Place in Focus: Scotland

The Kingdom of the Picts was the state that eventually became known as ‘Alba’ or ‘Scotland’

Place in Focus, Discover Your Ancestors

Place in Focus

Discover Your Ancestors


The Kingdom of the Picts was the state that eventually became known as ‘Alba’ or ‘Scotland’. By the 12th century, the kings of Alba had added to their territories the English-speaking land in the south-east and attained overlordship of Gaelic-speaking Galloway and Norse-speaking Caithness; by the end of the 13th century, the kingdom had assumed approximately its modern borders.

Feudalism, government reorganisation and the first legally recognised towns (called burghs) began in the 12th century. Influenced by Anglo-French knights, the culture and language of the low-lying and coastal parts of the kingdom’s original territory in the east became English-speaking, while the rest of the country retained the Gaelic language, apart from the Northern Isles of Orkney and Shetland, which remained under Norse rule until 1468.
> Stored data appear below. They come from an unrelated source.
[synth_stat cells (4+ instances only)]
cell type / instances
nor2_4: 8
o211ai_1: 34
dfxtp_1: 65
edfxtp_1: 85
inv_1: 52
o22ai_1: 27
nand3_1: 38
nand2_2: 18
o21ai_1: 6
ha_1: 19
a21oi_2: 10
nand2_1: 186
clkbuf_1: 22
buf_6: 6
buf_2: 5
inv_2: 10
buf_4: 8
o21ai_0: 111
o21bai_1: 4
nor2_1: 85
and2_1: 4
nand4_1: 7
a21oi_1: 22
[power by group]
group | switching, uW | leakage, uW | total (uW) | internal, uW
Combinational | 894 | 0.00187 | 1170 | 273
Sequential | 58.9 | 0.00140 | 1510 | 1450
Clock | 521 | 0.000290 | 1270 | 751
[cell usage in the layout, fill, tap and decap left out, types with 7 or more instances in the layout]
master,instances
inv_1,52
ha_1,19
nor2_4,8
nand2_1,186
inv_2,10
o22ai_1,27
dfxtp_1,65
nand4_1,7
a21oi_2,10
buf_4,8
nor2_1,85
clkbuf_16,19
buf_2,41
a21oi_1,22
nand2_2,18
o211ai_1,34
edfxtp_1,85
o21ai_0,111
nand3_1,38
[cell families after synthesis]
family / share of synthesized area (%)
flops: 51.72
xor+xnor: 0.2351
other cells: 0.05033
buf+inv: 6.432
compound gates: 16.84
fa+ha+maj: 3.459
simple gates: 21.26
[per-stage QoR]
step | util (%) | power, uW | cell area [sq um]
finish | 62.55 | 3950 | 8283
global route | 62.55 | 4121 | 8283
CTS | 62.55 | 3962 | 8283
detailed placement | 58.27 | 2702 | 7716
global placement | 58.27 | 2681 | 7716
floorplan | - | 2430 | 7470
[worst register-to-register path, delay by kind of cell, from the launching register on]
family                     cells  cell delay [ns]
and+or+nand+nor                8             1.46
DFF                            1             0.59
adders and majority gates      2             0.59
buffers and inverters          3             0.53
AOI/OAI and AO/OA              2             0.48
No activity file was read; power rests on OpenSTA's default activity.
===== config.mk =====
export PLATFORM = sky130hd
export DESIGN_NAME = lsb_stego_message_extractor
export DESIGN_NICKNAME = d
export VERILOG_FILES = /design/src/hw/rtl/lsbx_pkg.sv /design/src/hw/rtl/lsb_stego_message_extractor.sv
export SDC_FILE = /design/constraint.sdc
export NUM_CORES = 1
export LEC_CHECK = 0
export BUFFER_PORTS_ARGS = -buffer_cell sky130_fd_sc_hd__buf_2
export CAP_MARGIN = 10
export CELL_PAD_IN_SITES_DETAIL_PLACEMENT = 0
export CELL_PAD_IN_SITES_GLOBAL_PLACEMENT = 1
export CORE_UTILIZATION = 47
export CTS_CLUSTER_DIAMETER = 100
export DETAILED_ROUTE_END_ITERATION = 10
export HOLD_SLACK_MARGIN = 0.03
export PLACE_DENSITY_LB_ADDON = 0.12
export SLEW_MARGIN = 20
export SYNTH_ARGS = -nofsm -noshare
export SYNTH_HDL_FRONTEND = slang
export SYNTH_SLANG_ARGS = --single-unit

===== constraint.sdc =====
create_clock -name clk -period 4.4 [get_ports clk]
set_input_delay 0 -clock clk [delete_from_list [all_inputs] [get_ports clk]]
set_output_delay 0 -clock clk [all_outputs]
set_load 0.02 [all_outputs]

===== src/hw/rtl/lsbx_pkg.sv =====
// lsbx_pkg: shared types and constants for the lsb stego message extractor
// no dependencies; imported by the extractor and its checker

package lsbx_pkg;

    localparam int DELIM_BITS = 16;                      // window and compare width, 8..32
    localparam int FILL_W     = $clog2(DELIM_BITS + 1);  // window fill counter width
    localparam int CFG_W      = 16;                      // delimiter register width
    localparam logic [CFG_W-1:0] DELIM_RESET = 16'h2424;

    localparam int RQ_DEPTH = 4;                         // result queue entries
    localparam int RQ_PTR_W = $clog2(RQ_DEPTH);
    localparam int RQ_CNT_W = $clog2(RQ_DEPTH + 1);

    typedef enum logic [1:0] {
        ST_BYTE = 2'd0,
        ST_DONE = 2'd1,
        ST_NONE = 2'd2
    } status_t;

    typedef struct packed {
        logic [7:0] channel_value;
        logic       end_of_image;
    } pixel_t;

    typedef struct packed {
        logic [7:0] byte_value;
        status_t    status;
        logic       last;
    } result_t;

endpackage


===== src/hw/rtl/lsb_stego_message_extractor.sv =====
// lsb_stego_message_extractor: recovers a hidden message from channel lsbs
// depends on lsbx_pkg (types, widths, status codes)
//
//  channel   direction  payload    handshake
//  pixel     in         pixel_t    pixel_valid / pixel_ready
//  result    out        result_t   result_valid / result_ready
//  cfg       in         16 bits    cfg_wr_en (no wait, no read-back)
//
// one channel byte per cycle unless stalled: window shift, delimiter compare and byte packing
// are done in the accept cycle, results land in a 4-entry result queue
// a pixel is taken while the queue has room for two results, the most one pixel
// yields: a delimiter hit gives a final byte (if any bits are pending) plus done
// reset clears all image state and the queue, delimiter returns to 0x2424
// a stalled result output only backs up into pixel_ready once the queue holds more than two results

module lsb_stego_message_extractor
    import lsbx_pkg::*;
(
    input  logic             clk,
    input  logic             rst_n,
    input  logic             pixel_valid,
    output logic             pixel_ready,
    input  pixel_t           pixel,
    output logic             result_valid,
    input  logic             result_ready,
    output result_t          result,
    input  logic             cfg_wr_en,
    input  logic [CFG_W-1:0] cfg_wr_data
);

    // configuration
    logic [CFG_W-1:0]      delim_reg;

    // image state
    logic [DELIM_BITS-1:0] win_reg,   win_next;
    logic [FILL_W-1:0]     fill_reg,  fill_next;
    logic [7:0]            acc_reg,   acc_next;
    logic [2:0]            bib_reg,   bib_next;
    logic                  found_reg, found_next;

    // result queue
    result_t               rq_reg [RQ_DEPTH];
    logic [RQ_PTR_W-1:0]   wr_ptr_reg, rd_ptr_reg;
    logic [RQ_CNT_W-1:0]   cnt_reg,    cnt_next;

    logic                  take, pop;
    logic                  have_byte, have_status;
    logic [7:0]            byte_val;
    status_t               status_val;
    logic [1:0]            n_res;
    result_t               res0, res1;
    logic [31:0]           delim_ext;
    logic [DELIM_BITS-1:0] delim_cmp;
    logic                  full, match;
    logic [7:0]            acc_shift;
    logic [2:0]            bib_inc;

    // delimiter zero-extended or truncated to the window width
    assign delim_ext = {{(32-CFG_W){1'b0}}, delim_reg};
    assign delim_cmp = delim_ext[DELIM_BITS-1:0];

    assign take = pixel_valid && pixel_ready;
    assign pop  = result_valid && result_ready;

    always_comb
    begin
        win_next    = win_reg;
        fill_next   = fill_reg;
        acc_next    = acc_reg;
        bib_next    = bib_reg;
        found_next  = found_reg;
        have_byte   = 1'b0;
        have_status = 1'b0;
        byte_val    = acc_reg;
        status_val  = ST_BYTE;
        full        = (fill_reg == FILL_W'(DELIM_BITS));
        acc_shift   = {acc_reg[6:0], win_reg[DELIM_BITS-1]};
        bib_inc     = bib_reg + 3'd1;
        match       = 1'b0;

        if (found_reg)
        begin
            // message already out: only the end of image matters
            if (pixel.end_of_image)
            begin
                found_next = 1'b0;
                win_next   = '0;
                fill_next  = '0;
                acc_next   = '0;
                bib_next   = '0;
            end
        end
        else
        begin
            if (full)
            begin
                // bit leaving the window belongs to the message
                acc_next = acc_shift;
                bib_next = bib_inc;
                if (bib_reg == 3'd7)
                begin
                    have_byte = 1'b1;
                    byte_val  = acc_shift;
                    acc_next  = '0;
                    bib_next  = '0;
                end
            end
            else
            begin
                fill_next = fill_reg + FILL_W'(1);
            end
            win_next = {win_reg[DELIM_BITS-2:0], pixel.channel_value[0]};
            match    = (fill_next == FILL_W'(DELIM_BITS)) && (win_next == delim_cmp);

            if (match)
            begin
                // flush partial byte, zero padded at the bottom
                if (bib_next != 3'd0)
                begin
                    have_byte = 1'b1;
                    byte_val  = acc_next << (3'd0 - bib_next);
                end
                have_status = 1'b1;
                status_val  = ST_DONE;
                found_next  = 1'b1;
            end
            else if (pixel.end_of_image)
            begin
                have_status = 1'b1;
                status_val  = ST_NONE;
            end

            if (pixel.end_of_image)
            begin
                found_next = 1'b0;
                win_next   = '0;
                fill_next  = '0;
                acc_next   = '0;
                bib_next   = '0;
            end
        end
    end

    // pack up to two results, last marks the final one
    always_comb
    begin
        n_res           = {1'b0, have_byte} + {1'b0, have_status};
        res1.byte_value = '0;
        res1.status     = status_val;
        res1.last       = 1'b1;
        if (have_byte)
        begin
            res0.byte_value = byte_val;
            res0.status     = ST_BYTE;
            res0.last       = !have_status;
        end
        else
        begin
            res0 = res1;
        end
    end

    assign cnt_next = cnt_reg + (take ? RQ_CNT_W'(n_res) : RQ_CNT_W'(0))
                    - (pop ? RQ_CNT_W'(1) : RQ_CNT_W'(0));

    // room for the worst-case two results of one transfer
    assign pixel_ready  = (cnt_reg <= RQ_CNT_W'(RQ_DEPTH - 2));
    assign result_valid = (cnt_reg != '0);
    assign result       = rq_reg[rd_ptr_reg];

    always_ff @(posedge clk or negedge rst_n)
    begin
        if (!rst_n)
        begin
            delim_reg  <= DELIM_RESET;
            win_reg    <= '0;
            fill_reg   <= '0;
            acc_reg    <= '0;
            bib_reg    <= '0;
            found_reg  <= 1'b0;
            wr_ptr_reg <= '0;
            rd_ptr_reg <= '0;
            cnt_reg    <= '0;
        end
        else
        begin
            if (cfg_wr_en)
            begin
                delim_reg <= cfg_wr_data;
            end
            if (take)
            begin
                win_reg    <= win_next;
                fill_reg   <= fill_next;
                acc_reg    <= acc_next;
                bib_reg    <= bib_next;
                found_reg  <= found_next;
                wr_ptr_reg <= wr_ptr_reg + RQ_PTR_W'(n_res);
            end
            if (pop)
            begin
                rd_ptr_reg <= rd_ptr_reg + RQ_PTR_W'(1);
            end
            cnt_reg <= cnt_next;
        end
    end

    // queue payload, no reset
    always_ff @(posedge clk)
    begin
        if (take && (n_res != 2'd0))
        begin
            rq_reg[wr_ptr_reg] <= res0;
        end
        if (take && (n_res == 2'd2))
        begin
            rq_reg[wr_ptr_reg + RQ_PTR_W'(1)] <= res1;
        end
    end

endmodule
The Scottish state entered a largely successful and stable period between the 12th and 14th centuries, there was relative peace with England, and trade and educational links were well developed with the Continent.

The death of Alexander III in 1286 broke the centuries-old succession line of Scotland’s kings. Edward I of England was asked to arbitrate between claimants for the Scottish crown, and John Balliol was pronounced king in 1292. Edward steadily undermined his authority. In 1294, Balliol and other Scottish lords refused Edward’s demands to serve in his army against the French; Scotland and France sealed a treaty in 1295, known as the Auld Alliance. War ensued and King John was deposed by Edward who took personal control of Scotland. Andrew Moray and William Wallace initially emerged as the principal leaders of the resistance to English rule in what became known as the Wars of Scottish Independence (1296–1328).

In the early 14th century Robert the Bruce battled to restore Scottish independence, gradually winning Scotland back from the Norman English invaders, with victory at the Battle of Bannockburn in 1314. However, war with England continued for several decades after the death of Bruce.

The Stuarts ruled Scotland for the remainder of the Middle Ages. The country they ruled experienced greater prosperity from the end of the 14th century through the Scottish Renaissance to the Reformation. This was despite continual warfare with England, and the increasing division between Highlands and Lowlands,.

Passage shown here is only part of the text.